● Directions
Say how many lines in the data hold "internal". Nothing else belongs in the answer.

(Provided information)

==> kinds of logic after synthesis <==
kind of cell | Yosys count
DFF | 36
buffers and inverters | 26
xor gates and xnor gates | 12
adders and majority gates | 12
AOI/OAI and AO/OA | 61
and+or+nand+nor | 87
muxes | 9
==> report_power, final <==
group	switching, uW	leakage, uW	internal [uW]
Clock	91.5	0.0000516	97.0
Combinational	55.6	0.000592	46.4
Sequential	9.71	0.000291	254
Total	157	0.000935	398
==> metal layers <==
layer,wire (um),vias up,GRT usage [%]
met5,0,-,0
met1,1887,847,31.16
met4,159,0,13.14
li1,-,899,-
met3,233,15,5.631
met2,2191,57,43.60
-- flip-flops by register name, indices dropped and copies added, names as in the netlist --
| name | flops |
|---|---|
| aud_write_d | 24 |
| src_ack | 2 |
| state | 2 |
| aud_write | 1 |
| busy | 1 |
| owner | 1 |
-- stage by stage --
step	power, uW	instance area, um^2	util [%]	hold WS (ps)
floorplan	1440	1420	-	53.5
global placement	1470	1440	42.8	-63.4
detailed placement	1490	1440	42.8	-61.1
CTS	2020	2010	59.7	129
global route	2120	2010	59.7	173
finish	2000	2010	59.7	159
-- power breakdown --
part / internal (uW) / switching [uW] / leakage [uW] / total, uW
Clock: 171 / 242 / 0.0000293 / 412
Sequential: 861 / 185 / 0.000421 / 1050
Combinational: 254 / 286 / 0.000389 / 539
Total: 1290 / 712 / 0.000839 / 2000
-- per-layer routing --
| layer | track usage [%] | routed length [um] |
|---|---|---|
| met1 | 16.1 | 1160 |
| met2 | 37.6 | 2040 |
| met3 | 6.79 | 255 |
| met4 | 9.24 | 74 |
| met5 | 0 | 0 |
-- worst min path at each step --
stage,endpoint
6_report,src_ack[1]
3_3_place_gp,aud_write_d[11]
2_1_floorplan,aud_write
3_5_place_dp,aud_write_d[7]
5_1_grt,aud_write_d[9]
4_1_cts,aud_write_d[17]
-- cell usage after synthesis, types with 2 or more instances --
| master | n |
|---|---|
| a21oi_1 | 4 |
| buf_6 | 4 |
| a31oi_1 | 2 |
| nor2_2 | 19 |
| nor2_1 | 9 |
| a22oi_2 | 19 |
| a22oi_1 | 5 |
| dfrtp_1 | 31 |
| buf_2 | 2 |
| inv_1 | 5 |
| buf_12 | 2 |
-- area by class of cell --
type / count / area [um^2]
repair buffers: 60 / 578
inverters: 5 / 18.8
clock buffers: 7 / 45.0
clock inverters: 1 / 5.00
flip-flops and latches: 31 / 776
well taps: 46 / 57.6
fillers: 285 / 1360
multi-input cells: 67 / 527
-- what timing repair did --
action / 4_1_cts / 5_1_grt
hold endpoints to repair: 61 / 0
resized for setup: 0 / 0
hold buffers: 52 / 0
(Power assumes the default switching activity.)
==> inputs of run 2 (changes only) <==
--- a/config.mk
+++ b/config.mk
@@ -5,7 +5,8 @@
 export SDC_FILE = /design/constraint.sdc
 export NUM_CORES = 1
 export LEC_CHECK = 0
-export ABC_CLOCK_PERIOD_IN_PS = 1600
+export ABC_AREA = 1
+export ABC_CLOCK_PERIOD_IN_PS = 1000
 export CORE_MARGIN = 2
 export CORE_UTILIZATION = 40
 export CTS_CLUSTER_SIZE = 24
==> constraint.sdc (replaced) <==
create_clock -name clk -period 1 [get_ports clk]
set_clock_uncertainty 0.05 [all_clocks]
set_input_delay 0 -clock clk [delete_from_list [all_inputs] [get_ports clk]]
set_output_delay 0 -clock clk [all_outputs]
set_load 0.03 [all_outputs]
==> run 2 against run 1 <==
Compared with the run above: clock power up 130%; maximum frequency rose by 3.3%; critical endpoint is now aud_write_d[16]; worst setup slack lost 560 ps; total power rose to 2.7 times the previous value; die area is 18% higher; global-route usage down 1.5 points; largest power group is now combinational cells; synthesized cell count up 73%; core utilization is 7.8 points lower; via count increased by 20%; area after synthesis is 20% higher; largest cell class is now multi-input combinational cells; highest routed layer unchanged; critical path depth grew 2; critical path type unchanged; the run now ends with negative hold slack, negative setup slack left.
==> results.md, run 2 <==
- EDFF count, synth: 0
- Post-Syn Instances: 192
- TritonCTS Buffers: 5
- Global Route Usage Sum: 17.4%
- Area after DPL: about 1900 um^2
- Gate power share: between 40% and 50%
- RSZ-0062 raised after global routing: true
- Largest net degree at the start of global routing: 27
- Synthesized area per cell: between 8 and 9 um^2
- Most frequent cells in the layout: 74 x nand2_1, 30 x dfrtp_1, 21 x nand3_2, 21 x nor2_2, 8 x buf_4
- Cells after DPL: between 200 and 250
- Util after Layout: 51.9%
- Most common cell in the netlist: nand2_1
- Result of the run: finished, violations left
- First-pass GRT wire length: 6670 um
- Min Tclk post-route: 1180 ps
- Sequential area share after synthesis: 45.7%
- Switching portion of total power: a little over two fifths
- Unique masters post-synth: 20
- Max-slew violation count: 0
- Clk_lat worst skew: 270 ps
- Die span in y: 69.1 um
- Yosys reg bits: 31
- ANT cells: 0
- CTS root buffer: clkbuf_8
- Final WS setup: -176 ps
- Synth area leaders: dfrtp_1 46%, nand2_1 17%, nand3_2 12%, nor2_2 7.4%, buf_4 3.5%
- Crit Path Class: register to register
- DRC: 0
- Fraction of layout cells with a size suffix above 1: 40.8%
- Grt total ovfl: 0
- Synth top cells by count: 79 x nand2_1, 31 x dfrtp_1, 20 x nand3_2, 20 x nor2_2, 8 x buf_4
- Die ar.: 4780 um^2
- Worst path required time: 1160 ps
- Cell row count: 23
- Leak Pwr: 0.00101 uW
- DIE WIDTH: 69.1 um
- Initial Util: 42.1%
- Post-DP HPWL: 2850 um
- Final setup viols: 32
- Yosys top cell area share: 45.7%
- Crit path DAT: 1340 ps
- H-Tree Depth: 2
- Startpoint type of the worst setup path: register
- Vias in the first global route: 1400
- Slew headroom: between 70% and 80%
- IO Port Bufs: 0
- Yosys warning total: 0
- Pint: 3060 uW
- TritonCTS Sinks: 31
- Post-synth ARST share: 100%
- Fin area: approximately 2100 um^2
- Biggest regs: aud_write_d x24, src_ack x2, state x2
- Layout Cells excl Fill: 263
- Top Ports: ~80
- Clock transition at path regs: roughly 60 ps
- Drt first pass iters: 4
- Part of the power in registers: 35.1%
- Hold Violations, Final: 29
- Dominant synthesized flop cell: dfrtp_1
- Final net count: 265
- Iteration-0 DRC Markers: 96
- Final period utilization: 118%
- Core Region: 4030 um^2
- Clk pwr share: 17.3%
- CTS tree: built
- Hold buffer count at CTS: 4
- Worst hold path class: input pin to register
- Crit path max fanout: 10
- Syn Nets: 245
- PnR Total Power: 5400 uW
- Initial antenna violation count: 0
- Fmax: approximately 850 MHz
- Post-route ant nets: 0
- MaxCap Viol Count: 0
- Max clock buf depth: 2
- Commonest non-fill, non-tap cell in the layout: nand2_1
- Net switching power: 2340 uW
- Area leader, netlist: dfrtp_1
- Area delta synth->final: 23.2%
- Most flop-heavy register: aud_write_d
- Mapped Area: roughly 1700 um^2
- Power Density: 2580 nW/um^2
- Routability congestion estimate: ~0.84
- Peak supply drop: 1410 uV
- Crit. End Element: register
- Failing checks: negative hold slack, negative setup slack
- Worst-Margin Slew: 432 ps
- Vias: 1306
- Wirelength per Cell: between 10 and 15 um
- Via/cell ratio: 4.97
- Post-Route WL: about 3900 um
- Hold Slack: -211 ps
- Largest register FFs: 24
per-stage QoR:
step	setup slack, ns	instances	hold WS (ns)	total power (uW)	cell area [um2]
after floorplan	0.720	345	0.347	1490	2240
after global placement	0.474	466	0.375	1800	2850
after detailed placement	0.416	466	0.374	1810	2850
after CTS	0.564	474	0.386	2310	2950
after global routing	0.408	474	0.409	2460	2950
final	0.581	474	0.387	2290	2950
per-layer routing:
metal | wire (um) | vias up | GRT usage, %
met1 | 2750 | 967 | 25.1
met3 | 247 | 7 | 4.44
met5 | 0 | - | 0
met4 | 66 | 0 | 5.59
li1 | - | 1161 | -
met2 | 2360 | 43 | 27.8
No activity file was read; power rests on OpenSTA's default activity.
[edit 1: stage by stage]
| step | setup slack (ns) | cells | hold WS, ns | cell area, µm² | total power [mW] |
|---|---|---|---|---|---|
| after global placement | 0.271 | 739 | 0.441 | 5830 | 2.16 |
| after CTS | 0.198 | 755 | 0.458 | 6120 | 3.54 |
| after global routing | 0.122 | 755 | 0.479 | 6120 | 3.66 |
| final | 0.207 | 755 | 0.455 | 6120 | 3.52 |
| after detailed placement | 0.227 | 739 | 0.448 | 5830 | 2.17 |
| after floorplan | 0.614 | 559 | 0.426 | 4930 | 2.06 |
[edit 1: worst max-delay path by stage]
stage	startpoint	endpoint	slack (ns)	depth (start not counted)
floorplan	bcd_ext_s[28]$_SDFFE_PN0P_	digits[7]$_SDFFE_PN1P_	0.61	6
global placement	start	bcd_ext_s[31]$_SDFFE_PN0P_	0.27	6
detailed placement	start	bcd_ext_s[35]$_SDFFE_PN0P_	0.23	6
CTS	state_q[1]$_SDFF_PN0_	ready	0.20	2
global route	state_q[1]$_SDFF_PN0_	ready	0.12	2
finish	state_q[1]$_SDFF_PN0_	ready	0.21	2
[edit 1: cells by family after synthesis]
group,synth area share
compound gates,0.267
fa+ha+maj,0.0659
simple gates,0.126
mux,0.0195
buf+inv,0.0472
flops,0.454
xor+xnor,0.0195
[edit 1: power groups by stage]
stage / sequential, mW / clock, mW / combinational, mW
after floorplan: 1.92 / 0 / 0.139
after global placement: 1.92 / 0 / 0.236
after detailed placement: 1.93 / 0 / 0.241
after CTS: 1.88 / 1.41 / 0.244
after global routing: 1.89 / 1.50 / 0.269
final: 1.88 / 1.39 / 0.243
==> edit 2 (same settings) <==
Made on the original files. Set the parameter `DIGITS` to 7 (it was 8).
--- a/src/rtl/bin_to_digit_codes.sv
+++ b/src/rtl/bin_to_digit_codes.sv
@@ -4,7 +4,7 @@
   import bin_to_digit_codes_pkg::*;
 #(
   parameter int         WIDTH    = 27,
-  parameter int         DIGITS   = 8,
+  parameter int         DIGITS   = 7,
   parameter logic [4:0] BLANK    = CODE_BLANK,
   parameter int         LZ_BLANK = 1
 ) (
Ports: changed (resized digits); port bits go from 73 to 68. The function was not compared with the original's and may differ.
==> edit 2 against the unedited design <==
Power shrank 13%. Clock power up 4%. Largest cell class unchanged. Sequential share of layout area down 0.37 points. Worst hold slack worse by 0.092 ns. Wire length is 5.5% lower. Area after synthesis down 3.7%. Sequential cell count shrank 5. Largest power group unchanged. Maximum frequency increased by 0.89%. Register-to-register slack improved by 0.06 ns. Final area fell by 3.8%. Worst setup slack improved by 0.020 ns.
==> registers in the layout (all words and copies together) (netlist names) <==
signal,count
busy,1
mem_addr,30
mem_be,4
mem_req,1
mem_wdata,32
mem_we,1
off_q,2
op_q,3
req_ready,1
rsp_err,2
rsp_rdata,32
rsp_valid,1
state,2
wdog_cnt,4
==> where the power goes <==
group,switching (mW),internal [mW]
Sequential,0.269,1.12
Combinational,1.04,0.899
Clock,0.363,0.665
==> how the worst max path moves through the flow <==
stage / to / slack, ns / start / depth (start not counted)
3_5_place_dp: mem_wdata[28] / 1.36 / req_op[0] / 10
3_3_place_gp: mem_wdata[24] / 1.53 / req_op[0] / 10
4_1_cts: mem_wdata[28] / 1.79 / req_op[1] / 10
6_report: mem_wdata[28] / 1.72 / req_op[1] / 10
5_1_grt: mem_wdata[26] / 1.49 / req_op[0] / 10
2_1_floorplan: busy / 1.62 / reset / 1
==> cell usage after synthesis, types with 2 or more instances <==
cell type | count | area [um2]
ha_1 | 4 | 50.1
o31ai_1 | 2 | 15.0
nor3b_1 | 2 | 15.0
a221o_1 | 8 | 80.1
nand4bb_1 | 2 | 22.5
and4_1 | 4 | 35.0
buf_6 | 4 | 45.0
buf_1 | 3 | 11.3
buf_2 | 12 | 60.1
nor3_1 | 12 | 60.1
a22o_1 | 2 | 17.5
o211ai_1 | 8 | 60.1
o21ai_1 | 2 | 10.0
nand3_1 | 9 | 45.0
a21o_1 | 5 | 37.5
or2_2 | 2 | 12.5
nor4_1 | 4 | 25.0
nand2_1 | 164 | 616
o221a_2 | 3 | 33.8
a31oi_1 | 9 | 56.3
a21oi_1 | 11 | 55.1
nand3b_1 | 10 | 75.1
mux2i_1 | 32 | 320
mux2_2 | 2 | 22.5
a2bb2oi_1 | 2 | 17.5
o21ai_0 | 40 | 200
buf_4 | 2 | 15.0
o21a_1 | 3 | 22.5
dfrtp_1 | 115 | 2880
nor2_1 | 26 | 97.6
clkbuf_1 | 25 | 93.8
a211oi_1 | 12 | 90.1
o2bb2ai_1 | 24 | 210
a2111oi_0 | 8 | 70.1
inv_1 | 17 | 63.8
$ cat config.mk
export PLATFORM = sky130hd
export DESIGN_NAME = mem_port_arbiter
export DESIGN_NICKNAME = d
export VERILOG_FILES = /design/src/rtl/mem_port_arbiter.sv
export SDC_FILE = /design/constraint.sdc
export NUM_CORES = 1
export LEC_CHECK = 0
export ABC_AREA = 1
export ABC_CLOCK_PERIOD_IN_PS = 1200
export CAP_MARGIN = 20
export CORE_ASPECT_RATIO = 0.9
export CORE_MARGIN = 1
export CORE_UTILIZATION = 30
export CTS_CLUSTER_DIAMETER = 50
export CTS_CLUSTER_SIZE = 8
export DETAILED_ROUTE_END_ITERATION = 10
export GPL_ROUTABILITY_DRIVEN = 0
export PLACE_DENSITY = 0.63
export SLEW_MARGIN = 40
export SYNTH_ARGS = -nofsm -noshare
export SYNTH_HDL_FRONTEND = slang
export SYNTH_SLANG_ARGS = --single-unit
$ cat constraint.sdc
create_clock -name clk -period 1.2 [get_ports clk]
set_clock_uncertainty 0.05 [all_clocks]
set_input_delay 0.24 -clock clk [delete_from_list [all_inputs] [get_ports clk]]
set_output_delay 0.24 -clock clk [all_outputs]
set_load 0.02 [all_outputs]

(End Provided information)

● Answer to the problem
3